5. Will I even make it on the next part of the journey?
** Caution — I don’t highly recommend sitting down with your graduate and saying, “Now, honey, I know you’re really struggling with some hard questions. Let’s talk about them.” (I read all about it on the Living Story blog.) (I write this only because it’s something I might do:).
I’m thinking — Reading the Psalms, which are all about disorientation and re-orientation, prayer, understanding and good conversation may be ways to walk well with a graduate (or anyone in transition). Letting someone know we’re listening to their hearts, remembering how those questions were answered for us or them in the past could be very helpful in these days. What do you think?
Continues to be a good time to wander in Brueggemann’s The Message of the Psalms. Here are a few paragraphs on “new orientation.” Make sure to read the Psalms mentioned after the quote — if you’re like me, you can get stuck on just the words of the author and forget the Word of the Author!:)
“But obviously the move into disorientation is not the only move made in the faith of Israel or in the literature of the Psalms. While the speaker may on occasion be left ‘in the Pit,’ (as in Ps. 88), that is not the characteristic case. Most frequently the Psalms stay with the experience to bring the speech into a second decisive move, from disorientation to new orientation. That is, the Psalms regularly bear witness to the surprising gift of new life just when none had been expected. That new orientation is not a return to the old stable orientation, for there is no such going back. The psalmists know that we can never go home again. Once there has been an exchange of real candor, as there is here between Yawheh and Israel, there is no return to the precandor situation.

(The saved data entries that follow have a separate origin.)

[config.mk]
export PLATFORM = sky130hd
export DESIGN_NAME = atomic_rmw_unit
export DESIGN_NICKNAME = d
export VERILOG_FILES = /design/src/rtl/atomic_rmw_unit.sv
export SDC_FILE = /design/constraint.sdc
export NUM_CORES = 1
export LEC_CHECK = 0
export ABC_AREA = 1
export ABC_CLOCK_PERIOD_IN_PS = 4200
export CELL_PAD_IN_SITES_DETAIL_PLACEMENT = 0
export CELL_PAD_IN_SITES_GLOBAL_PLACEMENT = 1
export CORE_MARGIN = 10
export CORE_UTILIZATION = 39
export DETAILED_ROUTE_END_ITERATION = 16
export GPL_ROUTABILITY_DRIVEN = 0
export PLACE_DENSITY = 0.9
export SLEW_MARGIN = 20
export SYNTH_ARGS = -nofsm -noshare
export SYNTH_HDL_FRONTEND = slang
export SYNTH_SLANG_ARGS = --single-unit
[constraint.sdc]
create_clock -name clk -period 4.2 [get_ports clk]
set_input_delay 1.05 -clock clk [delete_from_list [all_inputs] [get_ports clk]]
set_output_delay 1.05 -clock clk [all_outputs]
set_load 0.005 [all_outputs]
[src/rtl/atomic_rmw_unit.sv]
module atomic_rmw_unit #(
  parameter int AW = 16
) (
  input  logic          clk,
  input  logic          rst_n,
  input  logic          req_valid,
  output logic          req_ready,
  input  logic [1:0]    req_op,
  input  logic [1:0]    req_size,
  input  logic [AW-1:0] req_addr0,
  input  logic [AW-1:0] req_addr1,
  input  logic [31:0]   req_cmp0,
  input  logic [31:0]   req_cmp1,
  input  logic [31:0]   req_upd0,
  input  logic [31:0]   req_upd1,
  output logic          mem_req,
  output logic          mem_we,
  output logic          mem_lock,
  output logic [AW-1:0] mem_addr,
  output logic [1:0]    mem_size,
  output logic [31:0]   mem_wdata,
  input  logic          mem_ack,
  input  logic [31:0]   mem_rdata,
  output logic          rsp_valid,
  output logic          rsp_ok,
  output logic [3:0]    rsp_flags,
  output logic [31:0]   rsp_val0,
  output logic [31:0]   rsp_val1
);
  localparam logic [1:0] OP_TAS  = 2'd0;
  localparam logic [1:0] OP_DCAS = 2'd2;

  typedef enum logic [2:0] {S_IDLE, S_LOCK, S_RD0, S_RD1, S_DEC, S_WR0, S_WR1, S_DONE} state_t;
  state_t state;

  logic [1:0]    op_q, sz_q;
  logic [AW-1:0] a0_q, a1_q;
  logic [31:0]   c0_q, c1_q, u0_q, u1_q, m0_q, m1_q;
  logic [3:0]    flags_q;
  logic          ok_q;
  logic [31:0]   v0_q, v1_q;

  function automatic logic [31:0] wmask(input logic [1:0] s);
    case (s)
      2'd0:    wmask = 32'h0000_00FF;
      2'd1:    wmask = 32'h0000_FFFF;
      default: wmask = 32'hFFFF_FFFF;
    endcase
  endfunction

  function automatic logic [3:0] cmp_flags(input logic [31:0] m, input logic [31:0] c,
                                           input logic [1:0] s);
    logic [31:0] a, b;
    logic [32:0] d;
    a = (s == 2'd0) ? (m << 24) : (s == 2'd1) ? (m << 16) : m;
    b = (s == 2'd0) ? (c << 24) : (s == 2'd1) ? (c << 16) : c;
    d = {1'b0, a} - {1'b0, b};
    cmp_flags = {d[31], d[31:0] == 32'd0, (a[31] ^ b[31]) & (d[31] ^ a[31]), d[32]};
  endfunction

  logic [1:0] eff_size;
  assign eff_size = (req_op == OP_TAS) ? 2'd0 :
                    (req_op == OP_DCAS && req_size == 2'd0) ? 2'd1 : req_size;

  logic [3:0] f0, f1, dec_flags;
  logic       dec_ok;
  always_comb begin
    f0 = cmp_flags(m0_q, c0_q, sz_q);
    f1 = cmp_flags(m1_q, c1_q, sz_q);
    if (op_q == OP_TAS) begin
      dec_flags = {m0_q[7], m0_q[7:0] == 8'd0, 2'b00};
      dec_ok    = 1'b1;
    end else if (op_q == OP_DCAS) begin
      dec_flags = f0[2] ? f1 : f0;
      dec_ok    = f0[2] & f1[2];
    end else begin
      dec_flags = f0;
      dec_ok    = f0[2];
    end
  end

  always_ff @(posedge clk or negedge rst_n) begin
    if (!rst_n) begin
      state <= S_IDLE;
      op_q <= '0; sz_q <= '0; a0_q <= '0; a1_q <= '0;
      c0_q <= '0; c1_q <= '0; u0_q <= '0; u1_q <= '0;
      m0_q <= '0; m1_q <= '0;
      flags_q <= '0; ok_q <= 1'b0; v0_q <= '0; v1_q <= '0;
    end else begin
      case (state)
        S_IDLE: if (req_valid) begin
          op_q  <= req_op;
          sz_q  <= eff_size;
          a0_q  <= req_addr0;
          a1_q  <= req_addr1;
          c0_q  <= req_cmp0 & wmask(eff_size);
          c1_q  <= req_cmp1 & wmask(eff_size);
          u0_q  <= req_upd0 & wmask(eff_size);
          u1_q  <= req_upd1 & wmask(eff_size);
          state <= S_LOCK;
        end
        S_LOCK: state <= S_RD0;
        S_RD0: if (mem_ack) begin
          m0_q  <= mem_rdata & wmask(sz_q);
          state <= (op_q == OP_DCAS) ? S_RD1 : S_DEC;
        end
        S_RD1: if (mem_ack) begin
          m1_q  <= mem_rdata & wmask(sz_q);
          state <= S_DEC;
        end
        S_DEC: begin
          flags_q <= dec_flags;
          ok_q    <= dec_ok;
          v0_q    <= (op_q == OP_TAS || !dec_ok) ? m0_q : c0_q;
          v1_q    <= (op_q != OP_DCAS) ? 32'd0 : (dec_ok ? c1_q : m1_q);
          state   <= dec_ok ? S_WR0 : S_DONE;
        end
        S_WR0: if (mem_ack) state <= (op_q == OP_DCAS) ? S_WR1 : S_DONE;
        S_WR1: if (mem_ack) state <= S_DONE;
        S_DONE: state <= S_IDLE;
        default: state <= S_IDLE;
      endcase
    end
  end

  assign req_ready = (state == S_IDLE);
  assign mem_req   = (state == S_RD0) || (state == S_RD1) || (state == S_WR0) || (state == S_WR1);
  assign mem_we    = (state == S_WR0) || (state == S_WR1);
  assign mem_lock  = (state != S_IDLE) && (state != S_DONE);
  assign mem_addr  = (state == S_RD1 || state == S_WR1) ? a1_q : a0_q;
  assign mem_size  = sz_q;
  assign mem_wdata = (state == S_WR1) ? u1_q :
                     (op_q == OP_TAS) ? (m0_q | 32'h80) : u0_q;
  assign rsp_valid = (state == S_DONE);
  assign rsp_ok    = ok_q;
  assign rsp_flags = flags_q;
  assign rsp_val0  = v0_q;
  assign rsp_val1  = v1_q;


  lock_lead_chk: assert property (@(posedge clk) disable iff (!rst_n)
    $rose(mem_lock) |-> !mem_req);

  lock_hold_chk: assert property (@(posedge clk) disable iff (!rst_n)
    mem_req |-> mem_lock);

  lock_release_chk: assert property (@(posedge clk) disable iff (!rst_n)
    $fell(mem_lock) |-> rsp_valid);

  no_write_on_miss_chk: assert property (@(posedge clk) disable iff (!rst_n)
    mem_we |-> ok_q);

  tas_bit7_chk: assert property (@(posedge clk) disable iff (!rst_n)
    (mem_we && op_q == OP_TAS) |-> mem_wdata[7]);

  idle_unlocked_chk: assert property (@(posedge clk) disable iff (!rst_n)
    req_ready |-> (!mem_lock && !mem_req));

  dual_response_chk: assert property (@(posedge clk) disable iff (!rst_n)
    (rsp_valid && !rsp_ok && op_q == OP_DCAS) |-> (rsp_val0 == m0_q && rsp_val1 == m1_q));
endmodule
`src/rtl/tmr_presc_pkg.sv`:
```
package tmr_presc_pkg;
  localparam int DATA_W = 8;
  localparam int EN_W   = 4;
  localparam int SEL_W  = 2;
  localparam int PCNT_W = 4;

  typedef logic [SEL_W-1:0] psel_t;

  typedef struct packed {
    logic [EN_W-1:0] en;
    logic [1:0]      rsvd;
    psel_t           sel;
  } ctl_reg_t;

  // divide ratio: 1 for select 0, otherwise 2^(select+1)
  function automatic logic [PCNT_W:0] div_ratio(psel_t s);
    logic [PCNT_W:0] r;
    if (s == '0) r = (PCNT_W+1)'(1);
    else         r = (PCNT_W+1)'(1) << (int'(s) + 1);
    return r;
  endfunction

  // terminal count of the prescale counter for a select value
  function automatic logic [PCNT_W-1:0] last_count(psel_t s);
    logic [PCNT_W:0] r;
    r = div_ratio(s) - (PCNT_W+1)'(1);
    return r[PCNT_W-1:0];
  endfunction

  function automatic ctl_reg_t reg_view(logic [EN_W-1:0] en, psel_t sel);
    ctl_reg_t v;
    v.en   = en;
    v.rsvd = '0;
    v.sel  = sel;
    return v;
  endfunction
endpackage

```
`src/rtl/tmr_presc_regs.sv`:
```
module tmr_presc_regs
  import tmr_presc_pkg::*;
#(
  parameter int              ADDR_W   = 6,
  parameter logic [ADDR_W-1:0] REG_ADDR = ADDR_W'('h24),
  parameter int              WINDOW   = 64
) (
  input  logic              clk,
  input  logic              rst_n,
  input  logic [ADDR_W-1:0] bus_addr,
  input  logic              bus_we,
  input  logic [DATA_W-1:0] bus_wdata,
  input  logic              special_mode,
  output logic [EN_W-1:0]   en_o,
  output psel_t             sel_o,
  output logic              sel_load_o,
  output logic [DATA_W-1:0] rdata_o
);
  localparam int WC_W = $clog2(WINDOW + 1);

  logic [WC_W-1:0] win_cnt;
  logic            lock_q;
  logic [EN_W-1:0] en_q;
  psel_t           sel_q;
  ctl_reg_t        wr_view;

  // named internal events
  logic  addr_hit;
  logic  wr_hit;
  logic  win_open;
  logic  sel_ok;
  logic  sel_load;
  psel_t sel_new;

  assign wr_view  = ctl_reg_t'(bus_wdata);
  assign sel_new  = wr_view.sel;
  assign addr_hit = (bus_addr == REG_ADDR);
  assign wr_hit   = bus_we && addr_hit;
  assign win_open = (win_cnt < WC_W'(WINDOW));
  assign sel_ok   = special_mode || (!lock_q && win_open);
  assign sel_load = wr_hit && sel_ok && (sel_new != sel_q);

  always_ff @(posedge clk or negedge rst_n) begin
    if (!rst_n) begin
      win_cnt <= '0;
      lock_q  <= 1'b0;
      en_q    <= '0;
      sel_q   <= '0;
    end else begin
      if (win_open) win_cnt <= win_cnt + WC_W'(1);
      if (wr_hit) begin
        lock_q <= 1'b1;
        en_q   <= wr_view.en;
      end
      if (sel_load) sel_q <= sel_new;
    end
  end

  assign en_o       = en_q;
  assign sel_o      = sel_q;
  assign sel_load_o = sel_load;
  assign rdata_o    = addr_hit ? DATA_W'(reg_view(en_q, sel_q)) : '0;

  assert_lock_hold_R5: assert property (@(posedge clk) disable iff (!rst_n)
    (lock_q && !special_mode) |=> $stable(sel_q));

  assert_window_shut_R6: assert property (@(posedge clk) disable iff (!rst_n)
    (!win_open && !special_mode) |=> $stable(sel_q));

  assert_window_bound_R6: assert property (@(posedge clk) disable iff (!rst_n)
    win_cnt <= WC_W'(WINDOW));

  assert_special_write_R7: assert property (@(posedge clk) disable iff (!rst_n)
    (wr_hit && special_mode) |=> (sel_q == $past(bus_wdata[1:0])));

  assert_enable_write_R8: assert property (@(posedge clk) disable iff (!rst_n)
    wr_hit |=> (en_q == $past(bus_wdata[7:4])));

  assert_reserved_zero_R2: assert property (@(posedge clk) disable iff (!rst_n)
    rdata_o[3:2] == 2'b00);
endmodule

```
`src/rtl/tmr_presc_div.sv`:
```
module tmr_presc_div
  import tmr_presc_pkg::*;
(
  input  logic  clk,
  input  logic  rst_n,
  input  psel_t sel_i,
  input  logic  load_i,
  output logic  tick_o
);
  logic [PCNT_W-1:0] pcnt;
  logic [PCNT_W-1:0] last;
  logic              at_last;

  assign last    = last_count(sel_i);
  assign at_last = (pcnt == last);

  always_ff @(posedge clk or negedge rst_n) begin
    if (!rst_n)       pcnt <= '0;
    else if (load_i)  pcnt <= '0;
    else if (at_last) pcnt <= '0;
    else              pcnt <= pcnt + PCNT_W'(1);
  end

  assign tick_o = at_last;

  assert_restart_R10: assert property (@(posedge clk) disable iff (!rst_n)
    load_i |=> (pcnt == '0));

  assert_tick_gap_R4: assert property (@(posedge clk) disable iff (!rst_n)
    (tick_o && (last != '0) && !load_i) |=> !tick_o);

  assert_count_range_R4: assert property (@(posedge clk) disable iff (!rst_n)
    pcnt <= last);
endmodule

```
`src/rtl/tmr_presc_irq.sv`:
```
module tmr_presc_irq
  import tmr_presc_pkg::*;
(
  input  logic            clk,
  input  logic            rst_n,
  input  logic [EN_W-1:0] en_i,
  input  logic [EN_W-1:0] flg_i,
  output logic            irq_o
);
  logic [EN_W-1:0] armed;
  logic            req_now;
  logic            irq_q;

  for (genvar k = 0; k < EN_W; k++) begin : g_arm
    assign armed[k] = en_i[k] & flg_i[k];
  end

  assign req_now = |armed;

  always_ff @(posedge clk or negedge rst_n) begin
    if (!rst_n) irq_q <= 1'b0;
    else        irq_q <= req_now;
  end

  assign irq_o = irq_q;

  assert_irq_rise_R9: assert property (@(posedge clk) disable iff (!rst_n)
    (|(en_i & flg_i)) |=> irq_o);

  assert_irq_fall_R9: assert property (@(posedge clk) disable iff (!rst_n)
    !(|(en_i & flg_i)) |=> !irq_o);
endmodule

```
`src/rtl/tmr_presc_ctl.sv`:
```
module tmr_presc_ctl
  import tmr_presc_pkg::*;
#(
  parameter int                ADDR_W   = 6,
  parameter logic [ADDR_W-1:0] REG_ADDR = ADDR_W'('h24),
  parameter int                WINDOW   = 64
) (
  input  logic              clk,
  input  logic              rst_n,
  input  logic [ADDR_W-1:0] bus_addr,
  input  logic              bus_we,
  input  logic [7:0]        bus_wdata,
  output logic [7:0]        bus_rdata,
  input  logic              special_mode,
  input  logic [3:0]        flg_i,
  output logic              tick_o,
  output logic              irq_o
);
  logic [EN_W-1:0] en;
  psel_t           sel;
  logic            sel_load;

  tmr_presc_regs #(
    .ADDR_W  (ADDR_W),
    .REG_ADDR(REG_ADDR),
    .WINDOW  (WINDOW)
  ) u_regs (
    .clk         (clk),
    .rst_n       (rst_n),
    .bus_addr    (bus_addr),
    .bus_we      (bus_we),
    .bus_wdata   (bus_wdata),
    .special_mode(special_mode),
    .en_o        (en),
    .sel_o       (sel),
    .sel_load_o  (sel_load),
    .rdata_o     (bus_rdata)
  );

  tmr_presc_div u_div (
    .clk   (clk),
    .rst_n (rst_n),
    .sel_i (sel),
    .load_i(sel_load),
    .tick_o(tick_o)
  );

  tmr_presc_irq u_irq (
    .clk  (clk),
    .rst_n(rst_n),
    .en_i (en),
    .flg_i(flg_i),
    .irq_o(irq_o)
  );

  assert_reset_state_R3: assert property (@(posedge clk)
    !rst_n |-> (bus_rdata == 8'h00 && !irq_o));
endmodule

```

Rather the speaker and the community of faith are often surprised by grace, when there emerges in present life a new possibility that is inexplicable, neither derived nor extrapolated, but wrought by the inscrutable power and goodness of God. That newness cannot be explained, predicted, or programmed. We do not know how such a newness happens any more than we know how a dead person is raised to new life, how a leper is cleansed, or how a blind person can see (cf. Luke 7:22). We do not know; nor do the speakers of these psalms. Since Israel cannot explain and refuses to speculate, it can do what id does best. It can tell, narrate, recite, testify, in amazement and gratitude, ‘lost in wonder, love, and praise.’ (123-124, The Message of the Psalms, Walter Brueggemann) Psalm 76, 87, 103, 117 are examples that include new orientation.